§ What is expected
Every line of the records below from the line with "export IMPL_grt_usage_pct=29.7" up to and including the line with "export IMPL_synth_warnings=0" must be reproduced exactly, and no line outside that range.

§ Provided records

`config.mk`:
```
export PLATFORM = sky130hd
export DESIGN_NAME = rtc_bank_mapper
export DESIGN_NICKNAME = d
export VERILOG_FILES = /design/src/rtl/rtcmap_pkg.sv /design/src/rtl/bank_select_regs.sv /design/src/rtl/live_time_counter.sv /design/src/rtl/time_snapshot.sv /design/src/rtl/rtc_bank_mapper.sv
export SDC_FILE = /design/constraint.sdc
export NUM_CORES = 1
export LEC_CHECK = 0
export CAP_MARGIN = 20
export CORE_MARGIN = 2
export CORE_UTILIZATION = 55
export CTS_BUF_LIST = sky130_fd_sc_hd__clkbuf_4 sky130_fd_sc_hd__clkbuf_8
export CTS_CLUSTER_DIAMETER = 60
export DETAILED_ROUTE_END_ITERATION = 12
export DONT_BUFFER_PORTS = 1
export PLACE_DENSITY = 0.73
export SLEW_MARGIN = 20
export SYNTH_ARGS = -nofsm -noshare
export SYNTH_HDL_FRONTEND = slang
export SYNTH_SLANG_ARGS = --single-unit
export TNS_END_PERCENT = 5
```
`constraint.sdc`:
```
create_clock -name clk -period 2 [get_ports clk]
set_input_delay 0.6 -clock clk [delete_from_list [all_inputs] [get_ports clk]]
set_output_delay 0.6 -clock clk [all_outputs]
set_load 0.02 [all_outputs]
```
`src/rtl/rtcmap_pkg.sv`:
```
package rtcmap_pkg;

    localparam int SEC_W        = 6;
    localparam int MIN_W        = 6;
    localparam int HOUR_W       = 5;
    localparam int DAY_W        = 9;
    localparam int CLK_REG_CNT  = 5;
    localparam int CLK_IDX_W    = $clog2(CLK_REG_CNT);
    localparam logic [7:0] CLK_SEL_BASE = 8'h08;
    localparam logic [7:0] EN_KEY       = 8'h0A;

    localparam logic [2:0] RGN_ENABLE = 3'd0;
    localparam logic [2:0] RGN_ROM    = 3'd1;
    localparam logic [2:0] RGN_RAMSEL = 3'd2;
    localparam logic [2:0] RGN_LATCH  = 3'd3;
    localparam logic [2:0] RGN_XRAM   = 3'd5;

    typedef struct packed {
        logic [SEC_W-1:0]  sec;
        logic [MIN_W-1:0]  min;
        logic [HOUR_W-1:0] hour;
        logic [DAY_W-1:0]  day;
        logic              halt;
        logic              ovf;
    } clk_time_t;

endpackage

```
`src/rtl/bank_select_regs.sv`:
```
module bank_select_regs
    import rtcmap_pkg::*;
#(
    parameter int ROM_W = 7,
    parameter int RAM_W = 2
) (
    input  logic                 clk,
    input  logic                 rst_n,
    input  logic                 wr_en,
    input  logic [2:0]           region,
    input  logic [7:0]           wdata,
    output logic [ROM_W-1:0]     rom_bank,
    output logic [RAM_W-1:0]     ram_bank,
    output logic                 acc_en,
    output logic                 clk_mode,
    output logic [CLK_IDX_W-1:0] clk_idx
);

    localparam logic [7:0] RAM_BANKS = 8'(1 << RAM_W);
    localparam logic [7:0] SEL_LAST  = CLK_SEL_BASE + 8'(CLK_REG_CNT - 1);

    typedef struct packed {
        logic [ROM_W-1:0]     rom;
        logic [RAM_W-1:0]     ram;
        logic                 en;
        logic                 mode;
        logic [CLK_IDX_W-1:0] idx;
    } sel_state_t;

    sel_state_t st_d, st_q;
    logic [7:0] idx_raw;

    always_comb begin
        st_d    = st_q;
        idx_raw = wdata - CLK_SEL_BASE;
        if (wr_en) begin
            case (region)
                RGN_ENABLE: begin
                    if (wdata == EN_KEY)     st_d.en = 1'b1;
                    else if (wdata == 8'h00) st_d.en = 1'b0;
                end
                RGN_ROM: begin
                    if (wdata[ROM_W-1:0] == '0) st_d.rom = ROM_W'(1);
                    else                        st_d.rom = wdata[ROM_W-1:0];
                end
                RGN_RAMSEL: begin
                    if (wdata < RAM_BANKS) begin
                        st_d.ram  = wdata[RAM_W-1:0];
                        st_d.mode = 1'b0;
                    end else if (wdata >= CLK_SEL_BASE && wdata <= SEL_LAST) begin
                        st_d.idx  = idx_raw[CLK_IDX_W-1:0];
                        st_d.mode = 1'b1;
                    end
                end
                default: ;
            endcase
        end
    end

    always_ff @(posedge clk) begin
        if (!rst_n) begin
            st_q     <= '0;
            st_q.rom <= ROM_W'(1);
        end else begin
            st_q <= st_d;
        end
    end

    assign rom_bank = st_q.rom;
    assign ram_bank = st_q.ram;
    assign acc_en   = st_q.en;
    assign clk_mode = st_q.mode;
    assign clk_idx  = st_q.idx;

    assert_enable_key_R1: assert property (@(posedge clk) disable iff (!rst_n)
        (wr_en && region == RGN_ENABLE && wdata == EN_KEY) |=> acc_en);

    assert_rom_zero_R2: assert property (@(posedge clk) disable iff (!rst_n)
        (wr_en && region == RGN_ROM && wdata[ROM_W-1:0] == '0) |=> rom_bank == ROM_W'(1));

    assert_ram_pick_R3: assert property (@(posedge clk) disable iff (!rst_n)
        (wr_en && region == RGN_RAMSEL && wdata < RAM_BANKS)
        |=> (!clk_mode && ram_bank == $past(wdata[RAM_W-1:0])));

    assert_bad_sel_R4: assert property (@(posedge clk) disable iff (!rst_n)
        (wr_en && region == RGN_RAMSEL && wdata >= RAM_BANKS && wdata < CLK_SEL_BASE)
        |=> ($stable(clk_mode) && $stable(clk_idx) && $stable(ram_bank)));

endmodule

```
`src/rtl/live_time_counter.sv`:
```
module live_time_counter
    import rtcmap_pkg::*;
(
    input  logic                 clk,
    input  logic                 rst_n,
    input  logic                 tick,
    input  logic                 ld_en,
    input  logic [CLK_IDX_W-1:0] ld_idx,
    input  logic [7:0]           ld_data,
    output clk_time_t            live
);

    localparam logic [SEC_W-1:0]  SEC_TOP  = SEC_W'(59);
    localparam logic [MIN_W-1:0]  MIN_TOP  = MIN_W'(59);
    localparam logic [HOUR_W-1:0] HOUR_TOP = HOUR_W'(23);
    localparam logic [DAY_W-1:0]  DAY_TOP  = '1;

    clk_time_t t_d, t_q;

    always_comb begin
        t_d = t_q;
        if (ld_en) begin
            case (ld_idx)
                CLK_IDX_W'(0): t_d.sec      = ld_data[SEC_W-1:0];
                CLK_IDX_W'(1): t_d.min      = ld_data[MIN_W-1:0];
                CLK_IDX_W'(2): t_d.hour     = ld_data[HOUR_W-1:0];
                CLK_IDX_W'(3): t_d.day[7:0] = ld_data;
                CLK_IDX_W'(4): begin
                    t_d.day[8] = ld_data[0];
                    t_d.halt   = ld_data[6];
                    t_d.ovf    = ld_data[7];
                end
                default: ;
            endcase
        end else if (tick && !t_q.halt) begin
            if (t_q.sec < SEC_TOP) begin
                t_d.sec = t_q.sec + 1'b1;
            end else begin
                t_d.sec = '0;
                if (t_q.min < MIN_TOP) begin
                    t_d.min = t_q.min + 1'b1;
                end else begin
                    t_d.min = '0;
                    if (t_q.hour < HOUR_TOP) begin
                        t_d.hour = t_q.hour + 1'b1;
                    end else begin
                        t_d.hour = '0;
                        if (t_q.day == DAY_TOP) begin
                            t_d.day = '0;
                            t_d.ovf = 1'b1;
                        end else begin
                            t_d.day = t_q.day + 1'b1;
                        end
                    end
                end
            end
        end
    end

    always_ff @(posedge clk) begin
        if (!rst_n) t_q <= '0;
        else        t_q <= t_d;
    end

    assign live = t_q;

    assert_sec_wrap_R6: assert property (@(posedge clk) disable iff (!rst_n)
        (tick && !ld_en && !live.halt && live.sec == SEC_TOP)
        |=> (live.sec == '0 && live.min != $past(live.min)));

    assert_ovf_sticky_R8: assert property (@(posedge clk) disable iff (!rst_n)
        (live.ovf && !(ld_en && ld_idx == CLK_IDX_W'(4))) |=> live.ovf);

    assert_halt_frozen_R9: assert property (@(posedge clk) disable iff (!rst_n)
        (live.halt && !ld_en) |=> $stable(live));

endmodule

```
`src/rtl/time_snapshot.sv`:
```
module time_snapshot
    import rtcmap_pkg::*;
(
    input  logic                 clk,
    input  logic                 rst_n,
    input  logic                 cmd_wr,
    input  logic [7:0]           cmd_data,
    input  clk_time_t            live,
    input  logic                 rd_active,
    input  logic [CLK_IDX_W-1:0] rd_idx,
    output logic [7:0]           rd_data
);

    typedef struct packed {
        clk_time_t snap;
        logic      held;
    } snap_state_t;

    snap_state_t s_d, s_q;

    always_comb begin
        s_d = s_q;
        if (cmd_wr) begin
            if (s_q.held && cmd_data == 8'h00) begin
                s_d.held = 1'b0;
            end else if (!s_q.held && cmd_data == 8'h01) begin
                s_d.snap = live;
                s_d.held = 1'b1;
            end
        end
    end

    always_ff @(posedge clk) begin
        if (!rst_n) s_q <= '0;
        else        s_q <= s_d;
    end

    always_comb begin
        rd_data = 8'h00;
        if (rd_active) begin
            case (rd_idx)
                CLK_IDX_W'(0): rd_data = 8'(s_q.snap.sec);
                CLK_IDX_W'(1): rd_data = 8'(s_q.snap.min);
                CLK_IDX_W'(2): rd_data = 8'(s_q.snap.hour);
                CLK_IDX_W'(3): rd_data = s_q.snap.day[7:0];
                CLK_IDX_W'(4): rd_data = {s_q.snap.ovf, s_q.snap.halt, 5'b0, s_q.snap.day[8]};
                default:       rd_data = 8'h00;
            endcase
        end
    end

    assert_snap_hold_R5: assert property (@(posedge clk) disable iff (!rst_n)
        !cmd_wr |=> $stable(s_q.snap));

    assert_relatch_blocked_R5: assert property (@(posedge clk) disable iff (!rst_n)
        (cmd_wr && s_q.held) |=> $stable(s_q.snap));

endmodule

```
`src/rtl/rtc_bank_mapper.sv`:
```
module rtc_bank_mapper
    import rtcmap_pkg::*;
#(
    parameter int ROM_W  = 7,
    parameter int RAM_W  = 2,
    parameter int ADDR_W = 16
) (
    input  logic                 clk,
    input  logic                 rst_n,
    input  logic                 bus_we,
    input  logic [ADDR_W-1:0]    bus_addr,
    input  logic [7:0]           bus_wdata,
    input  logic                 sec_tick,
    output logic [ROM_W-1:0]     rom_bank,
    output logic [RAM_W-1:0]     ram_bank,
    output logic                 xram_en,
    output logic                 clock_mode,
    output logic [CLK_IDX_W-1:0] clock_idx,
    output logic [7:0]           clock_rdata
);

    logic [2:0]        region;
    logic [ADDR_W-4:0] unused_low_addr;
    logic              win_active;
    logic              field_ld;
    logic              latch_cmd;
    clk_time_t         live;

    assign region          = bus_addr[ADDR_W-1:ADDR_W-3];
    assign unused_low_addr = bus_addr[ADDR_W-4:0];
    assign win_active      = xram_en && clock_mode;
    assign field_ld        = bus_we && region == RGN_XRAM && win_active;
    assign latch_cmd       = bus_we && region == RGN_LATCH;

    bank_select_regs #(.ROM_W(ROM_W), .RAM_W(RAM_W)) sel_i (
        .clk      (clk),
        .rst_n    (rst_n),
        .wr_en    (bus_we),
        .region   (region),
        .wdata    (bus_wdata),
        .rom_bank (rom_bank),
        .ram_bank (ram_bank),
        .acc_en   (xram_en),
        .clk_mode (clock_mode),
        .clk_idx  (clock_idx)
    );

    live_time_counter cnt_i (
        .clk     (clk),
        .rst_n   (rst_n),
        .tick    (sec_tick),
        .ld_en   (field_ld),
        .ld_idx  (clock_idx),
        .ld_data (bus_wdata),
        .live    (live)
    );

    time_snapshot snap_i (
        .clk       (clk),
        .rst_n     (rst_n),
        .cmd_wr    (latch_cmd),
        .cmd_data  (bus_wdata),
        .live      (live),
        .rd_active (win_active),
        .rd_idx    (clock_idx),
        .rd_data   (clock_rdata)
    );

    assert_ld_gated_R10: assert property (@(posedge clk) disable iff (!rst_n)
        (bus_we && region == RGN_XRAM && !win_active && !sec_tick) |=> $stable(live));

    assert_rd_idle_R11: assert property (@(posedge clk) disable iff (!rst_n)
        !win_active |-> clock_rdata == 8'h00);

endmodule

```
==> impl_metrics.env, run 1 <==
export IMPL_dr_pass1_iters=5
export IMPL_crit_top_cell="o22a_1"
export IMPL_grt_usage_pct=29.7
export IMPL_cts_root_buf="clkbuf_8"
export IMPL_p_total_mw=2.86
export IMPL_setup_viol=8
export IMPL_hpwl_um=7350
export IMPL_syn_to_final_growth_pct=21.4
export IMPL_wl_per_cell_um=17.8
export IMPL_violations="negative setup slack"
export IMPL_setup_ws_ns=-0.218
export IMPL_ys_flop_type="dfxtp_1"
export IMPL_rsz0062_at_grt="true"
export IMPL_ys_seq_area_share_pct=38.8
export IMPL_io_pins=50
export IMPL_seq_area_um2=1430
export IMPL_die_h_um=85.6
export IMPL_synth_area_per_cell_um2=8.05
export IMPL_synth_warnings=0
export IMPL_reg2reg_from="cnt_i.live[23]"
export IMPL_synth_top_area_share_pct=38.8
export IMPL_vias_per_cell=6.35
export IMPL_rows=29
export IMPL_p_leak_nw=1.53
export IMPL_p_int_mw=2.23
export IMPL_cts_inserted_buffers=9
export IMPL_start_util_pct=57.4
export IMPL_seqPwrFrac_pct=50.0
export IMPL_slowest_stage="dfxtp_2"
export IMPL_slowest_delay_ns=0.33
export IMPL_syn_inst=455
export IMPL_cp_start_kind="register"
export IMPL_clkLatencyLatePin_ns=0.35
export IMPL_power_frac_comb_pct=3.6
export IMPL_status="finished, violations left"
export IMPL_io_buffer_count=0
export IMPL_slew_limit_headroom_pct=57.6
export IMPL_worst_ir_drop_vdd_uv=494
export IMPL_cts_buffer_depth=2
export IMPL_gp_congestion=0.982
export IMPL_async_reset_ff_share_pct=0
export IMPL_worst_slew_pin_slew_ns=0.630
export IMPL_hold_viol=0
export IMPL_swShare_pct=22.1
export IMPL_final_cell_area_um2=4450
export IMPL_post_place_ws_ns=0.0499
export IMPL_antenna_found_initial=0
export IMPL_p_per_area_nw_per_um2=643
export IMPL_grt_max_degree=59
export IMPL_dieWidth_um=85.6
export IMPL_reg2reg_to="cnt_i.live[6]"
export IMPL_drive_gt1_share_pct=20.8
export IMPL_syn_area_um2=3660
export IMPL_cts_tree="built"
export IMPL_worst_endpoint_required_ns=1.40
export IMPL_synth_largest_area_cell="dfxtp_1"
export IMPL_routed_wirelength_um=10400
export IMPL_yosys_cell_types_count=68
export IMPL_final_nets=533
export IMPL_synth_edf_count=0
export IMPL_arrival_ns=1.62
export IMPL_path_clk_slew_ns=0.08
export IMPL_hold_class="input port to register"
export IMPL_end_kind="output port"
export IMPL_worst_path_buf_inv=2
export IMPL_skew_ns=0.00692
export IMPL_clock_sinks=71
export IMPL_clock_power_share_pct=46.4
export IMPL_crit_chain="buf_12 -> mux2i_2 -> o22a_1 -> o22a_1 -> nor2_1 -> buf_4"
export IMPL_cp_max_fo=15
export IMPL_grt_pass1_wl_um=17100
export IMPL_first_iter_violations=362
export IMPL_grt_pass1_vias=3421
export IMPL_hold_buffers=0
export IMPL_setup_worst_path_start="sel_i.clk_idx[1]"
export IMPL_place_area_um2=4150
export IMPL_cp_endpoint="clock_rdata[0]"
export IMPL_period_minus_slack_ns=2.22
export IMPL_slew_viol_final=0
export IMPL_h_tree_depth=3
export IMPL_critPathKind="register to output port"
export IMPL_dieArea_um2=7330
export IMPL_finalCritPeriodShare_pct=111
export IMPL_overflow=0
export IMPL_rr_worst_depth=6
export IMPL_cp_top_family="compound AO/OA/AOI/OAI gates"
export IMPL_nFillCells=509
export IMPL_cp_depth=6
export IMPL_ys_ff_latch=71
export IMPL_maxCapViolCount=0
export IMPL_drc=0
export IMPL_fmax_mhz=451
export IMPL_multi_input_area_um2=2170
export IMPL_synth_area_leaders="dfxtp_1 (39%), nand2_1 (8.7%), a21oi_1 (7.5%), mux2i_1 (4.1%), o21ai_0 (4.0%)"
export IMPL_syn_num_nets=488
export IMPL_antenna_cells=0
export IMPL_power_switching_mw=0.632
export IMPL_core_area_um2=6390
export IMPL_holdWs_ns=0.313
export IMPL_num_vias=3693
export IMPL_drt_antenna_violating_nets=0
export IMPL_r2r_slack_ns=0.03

§ Written answer
export IMPL_grt_usage_pct=29.7
export IMPL_cts_root_buf="clkbuf_8"
export IMPL_p_total_mw=2.86
export IMPL_setup_viol=8
export IMPL_hpwl_um=7350
export IMPL_syn_to_final_growth_pct=21.4
export IMPL_wl_per_cell_um=17.8
export IMPL_violations="negative setup slack"
export IMPL_setup_ws_ns=-0.218
export IMPL_ys_flop_type="dfxtp_1"
export IMPL_rsz0062_at_grt="true"
export IMPL_ys_seq_area_share_pct=38.8
export IMPL_io_pins=50
export IMPL_seq_area_um2=1430
export IMPL_die_h_um=85.6
export IMPL_synth_area_per_cell_um2=8.05
export IMPL_synth_warnings=0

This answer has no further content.